### [Supplied records]
■ ■ ■
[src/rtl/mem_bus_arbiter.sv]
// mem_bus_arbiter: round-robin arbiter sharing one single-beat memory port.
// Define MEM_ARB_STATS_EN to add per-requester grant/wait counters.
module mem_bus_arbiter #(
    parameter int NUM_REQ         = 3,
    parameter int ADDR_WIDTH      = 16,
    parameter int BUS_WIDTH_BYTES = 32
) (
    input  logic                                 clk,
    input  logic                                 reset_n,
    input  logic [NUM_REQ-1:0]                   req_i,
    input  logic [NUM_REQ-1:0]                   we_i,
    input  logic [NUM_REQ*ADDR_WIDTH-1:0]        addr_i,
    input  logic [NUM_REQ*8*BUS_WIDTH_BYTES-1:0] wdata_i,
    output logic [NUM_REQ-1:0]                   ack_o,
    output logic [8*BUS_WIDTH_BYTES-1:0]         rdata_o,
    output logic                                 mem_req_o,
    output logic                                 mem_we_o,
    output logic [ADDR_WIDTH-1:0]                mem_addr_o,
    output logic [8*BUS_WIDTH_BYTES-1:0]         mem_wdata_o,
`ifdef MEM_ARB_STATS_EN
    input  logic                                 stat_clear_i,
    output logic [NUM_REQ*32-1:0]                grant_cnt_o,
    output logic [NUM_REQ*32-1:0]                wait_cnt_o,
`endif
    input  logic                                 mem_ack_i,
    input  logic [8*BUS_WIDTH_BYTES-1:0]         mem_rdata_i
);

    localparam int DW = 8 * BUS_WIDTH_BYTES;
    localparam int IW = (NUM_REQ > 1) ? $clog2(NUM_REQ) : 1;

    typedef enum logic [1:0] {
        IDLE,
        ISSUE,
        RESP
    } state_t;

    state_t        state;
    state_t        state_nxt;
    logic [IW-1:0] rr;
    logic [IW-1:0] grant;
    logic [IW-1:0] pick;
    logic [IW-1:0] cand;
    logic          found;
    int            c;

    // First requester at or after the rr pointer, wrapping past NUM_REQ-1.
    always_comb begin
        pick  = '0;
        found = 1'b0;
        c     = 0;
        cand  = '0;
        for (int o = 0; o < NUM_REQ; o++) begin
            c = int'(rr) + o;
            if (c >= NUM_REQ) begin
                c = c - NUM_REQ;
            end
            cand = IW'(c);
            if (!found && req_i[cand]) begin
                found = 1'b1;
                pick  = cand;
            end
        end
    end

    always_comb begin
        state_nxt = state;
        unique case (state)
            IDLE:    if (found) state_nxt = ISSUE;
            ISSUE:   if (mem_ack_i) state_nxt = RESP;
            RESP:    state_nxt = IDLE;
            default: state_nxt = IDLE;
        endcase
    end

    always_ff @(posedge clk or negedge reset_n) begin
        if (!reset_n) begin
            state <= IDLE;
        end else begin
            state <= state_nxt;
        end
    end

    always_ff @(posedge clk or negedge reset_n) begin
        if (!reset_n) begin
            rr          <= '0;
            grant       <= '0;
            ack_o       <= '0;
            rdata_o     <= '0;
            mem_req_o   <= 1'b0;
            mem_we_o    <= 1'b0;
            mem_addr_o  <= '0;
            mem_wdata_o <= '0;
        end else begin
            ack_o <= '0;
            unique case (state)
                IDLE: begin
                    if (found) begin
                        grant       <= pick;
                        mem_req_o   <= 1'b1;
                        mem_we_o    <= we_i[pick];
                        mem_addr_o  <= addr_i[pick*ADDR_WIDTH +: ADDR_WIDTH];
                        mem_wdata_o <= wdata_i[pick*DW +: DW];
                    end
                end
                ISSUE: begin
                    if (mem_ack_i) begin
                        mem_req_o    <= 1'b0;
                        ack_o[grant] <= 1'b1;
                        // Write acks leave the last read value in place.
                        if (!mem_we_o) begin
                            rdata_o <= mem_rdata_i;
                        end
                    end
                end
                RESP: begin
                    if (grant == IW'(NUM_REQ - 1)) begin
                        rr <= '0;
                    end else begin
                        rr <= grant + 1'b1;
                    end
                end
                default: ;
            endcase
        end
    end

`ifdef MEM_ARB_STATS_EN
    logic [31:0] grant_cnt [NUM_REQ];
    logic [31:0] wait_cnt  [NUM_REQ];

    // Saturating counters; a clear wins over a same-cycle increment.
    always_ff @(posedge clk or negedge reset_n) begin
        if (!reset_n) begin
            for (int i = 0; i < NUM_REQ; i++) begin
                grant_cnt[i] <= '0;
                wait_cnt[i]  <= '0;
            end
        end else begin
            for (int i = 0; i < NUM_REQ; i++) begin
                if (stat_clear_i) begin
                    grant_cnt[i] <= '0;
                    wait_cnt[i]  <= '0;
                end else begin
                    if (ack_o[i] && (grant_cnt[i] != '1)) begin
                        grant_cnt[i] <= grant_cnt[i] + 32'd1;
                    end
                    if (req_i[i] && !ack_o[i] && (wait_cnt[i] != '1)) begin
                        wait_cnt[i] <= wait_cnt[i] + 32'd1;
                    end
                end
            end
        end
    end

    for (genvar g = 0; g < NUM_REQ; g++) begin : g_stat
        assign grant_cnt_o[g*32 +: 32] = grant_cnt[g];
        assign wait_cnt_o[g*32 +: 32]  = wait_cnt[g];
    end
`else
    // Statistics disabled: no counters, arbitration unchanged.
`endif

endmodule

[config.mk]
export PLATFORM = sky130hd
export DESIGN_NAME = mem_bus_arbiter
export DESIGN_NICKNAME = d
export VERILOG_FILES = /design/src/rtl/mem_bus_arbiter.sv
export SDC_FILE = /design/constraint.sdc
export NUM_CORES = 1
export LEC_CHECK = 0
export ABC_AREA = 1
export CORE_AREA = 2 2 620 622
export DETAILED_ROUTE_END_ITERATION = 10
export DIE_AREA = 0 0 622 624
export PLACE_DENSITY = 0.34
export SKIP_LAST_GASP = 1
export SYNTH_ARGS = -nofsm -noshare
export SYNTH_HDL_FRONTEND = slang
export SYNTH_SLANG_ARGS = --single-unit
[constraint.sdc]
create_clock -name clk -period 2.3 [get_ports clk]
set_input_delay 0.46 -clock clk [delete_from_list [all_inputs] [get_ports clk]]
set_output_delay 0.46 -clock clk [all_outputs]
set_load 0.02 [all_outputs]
■ ■ ■
### [Required work]
Please reproduce the data as it was given, with every line exact.

### [Solution for this problem]
[src/rtl/mem_bus_arbiter.sv]
// mem_bus_arbiter: round-robin arbiter sharing one single-beat memory port.
// Define MEM_ARB_STATS_EN to add per-requester grant/wait counters.
module mem_bus_arbiter #(
    parameter int NUM_REQ         = 3,
    parameter int ADDR_WIDTH      = 16,
    parameter int BUS_WIDTH_BYTES = 32
) (
    input  logic                                 clk,
    input  logic                                 reset_n,
    input  logic [NUM_REQ-1:0]                   req_i,
    input  logic [NUM_REQ-1:0]                   we_i,
    input  logic [NUM_REQ*ADDR_WIDTH-1:0]        addr_i,
    input  logic [NUM_REQ*8*BUS_WIDTH_BYTES-1:0] wdata_i,
    output logic [NUM_REQ-1:0]                   ack_o,
    output logic [8*BUS_WIDTH_BYTES-1:0]         rdata_o,
    output logic                                 mem_req_o,
    output logic                                 mem_we_o,
    output logic [ADDR_WIDTH-1:0]                mem_addr_o,
    output logic [8*BUS_WIDTH_BYTES-1:0]         mem_wdata_o,
`ifdef MEM_ARB_STATS_EN
    input  logic                                 stat_clear_i,
    output logic [NUM_REQ*32-1:0]                grant_cnt_o,
    output logic [NUM_REQ*32-1:0]                wait_cnt_o,
`endif
    input  logic                                 mem_ack_i,
    input  logic [8*BUS_WIDTH_BYTES-1:0]         mem_rdata_i
);

    localparam int DW = 8 * BUS_WIDTH_BYTES;
    localparam int IW = (NUM_REQ > 1) ? $clog2(NUM_REQ) : 1;

    typedef enum logic [1:0] {
        IDLE,
        ISSUE,
        RESP
    } state_t;

    state_t        state;
    state_t        state_nxt;
    logic [IW-1:0] rr;
    logic [IW-1:0] grant;
    logic [IW-1:0] pick;
    logic [IW-1:0] cand;
    logic          found;
    int            c;

    // First requester at or after the rr pointer, wrapping past NUM_REQ-1.
    always_comb begin
        pick  = '0;
        found = 1'b0;
        c     = 0;
        cand  = '0;
        for (int o = 0; o < NUM_REQ; o++) begin
            c = int'(rr) + o;
            if (c >= NUM_REQ) begin
                c = c - NUM_REQ;
            end
            cand = IW'(c);
            if (!found && req_i[cand]) begin
                found = 1'b1;
                pick  = cand;
            end
        end
    end

    always_comb begin
        state_nxt = state;
        unique case (state)
            IDLE:    if (found) state_nxt = ISSUE;
            ISSUE:   if (mem_ack_i) state_nxt = RESP;
            RESP:    state_nxt = IDLE;
            default: state_nxt = IDLE;
        endcase
    end

    always_ff @(posedge clk or negedge reset_n) begin
        if (!reset_n) begin
            state <= IDLE;
        end else begin
            state <= state_nxt;
        end
    end

    always_ff @(posedge clk or negedge reset_n) begin
        if (!reset_n) begin
            rr          <= '0;
            grant       <= '0;
            ack_o       <= '0;
            rdata_o     <= '0;
            mem_req_o   <= 1'b0;
            mem_we_o    <= 1'b0;
            mem_addr_o  <= '0;
            mem_wdata_o <= '0;
        end else begin
            ack_o <= '0;
            unique case (state)
                IDLE: begin
                    if (found) begin
                        grant       <= pick;
                        mem_req_o   <= 1'b1;
                        mem_we_o    <= we_i[pick];
                        mem_addr_o  <= addr_i[pick*ADDR_WIDTH +: ADDR_WIDTH];
                        mem_wdata_o <= wdata_i[pick*DW +: DW];
                    end
                end
                ISSUE: begin
                    if (mem_ack_i) begin
                        mem_req_o    <= 1'b0;
                        ack_o[grant] <= 1'b1;
                        // Write acks leave the last read value in place.
                        if (!mem_we_o) begin
                            rdata_o <= mem_rdata_i;
                        end
                    end
                end
                RESP: begin
                    if (grant == IW'(NUM_REQ - 1)) begin
                        rr <= '0;
                    end else begin
                        rr <= grant + 1'b1;
                    end
                end
                default: ;
            endcase
        end
    end

`ifdef MEM_ARB_STATS_EN
    logic [31:0] grant_cnt [NUM_REQ];
    logic [31:0] wait_cnt  [NUM_REQ];

    // Saturating counters; a clear wins over a same-cycle increment.
    always_ff @(posedge clk or negedge reset_n) begin
        if (!reset_n) begin
            for (int i = 0; i < NUM_REQ; i++) begin
                grant_cnt[i] <= '0;
                wait_cnt[i]  <= '0;
            end
        end else begin
            for (int i = 0; i < NUM_REQ; i++) begin
                if (stat_clear_i) begin
                    grant_cnt[i] <= '0;
                    wait_cnt[i]  <= '0;
                end else begin
                    if (ack_o[i] && (grant_cnt[i] != '1)) begin
                        grant_cnt[i] <= grant_cnt[i] + 32'd1;
                    end
                    if (req_i[i] && !ack_o[i] && (wait_cnt[i] != '1)) begin
                        wait_cnt[i] <= wait_cnt[i] + 32'd1;
                    end
                end
            end
        end
    end

    for (genvar g = 0; g < NUM_REQ; g++) begin : g_stat
        assign grant_cnt_o[g*32 +: 32] = grant_cnt[g];
        assign wait_cnt_o[g*32 +: 32]  = wait_cnt[g];
    end
`else
    // Statistics disabled: no counters, arbitration unchanged.
`endif

endmodule

[config.mk]
export PLATFORM = sky130hd
export DESIGN_NAME = mem_bus_arbiter
export DESIGN_NICKNAME = d
export VERILOG_FILES = /design/src/rtl/mem_bus_arbiter.sv
export SDC_FILE = /design/constraint.sdc
export NUM_CORES = 1
export LEC_CHECK = 0
export ABC_AREA = 1
export CORE_AREA = 2 2 620 622
export DETAILED_ROUTE_END_ITERATION = 10
export DIE_AREA = 0 0 622 624
export PLACE_DENSITY = 0.34
export SKIP_LAST_GASP = 1
export SYNTH_ARGS = -nofsm -noshare
export SYNTH_HDL_FRONTEND = slang
export SYNTH_SLANG_ARGS = --single-unit
[constraint.sdc]
create_clock -name clk -period 2.3 [get_ports clk]
set_input_delay 0.46 -clock clk [delete_from_list [all_inputs] [get_ports clk]]
set_output_delay 0.46 -clock clk [all_outputs]
set_load 0.02 [all_outputs]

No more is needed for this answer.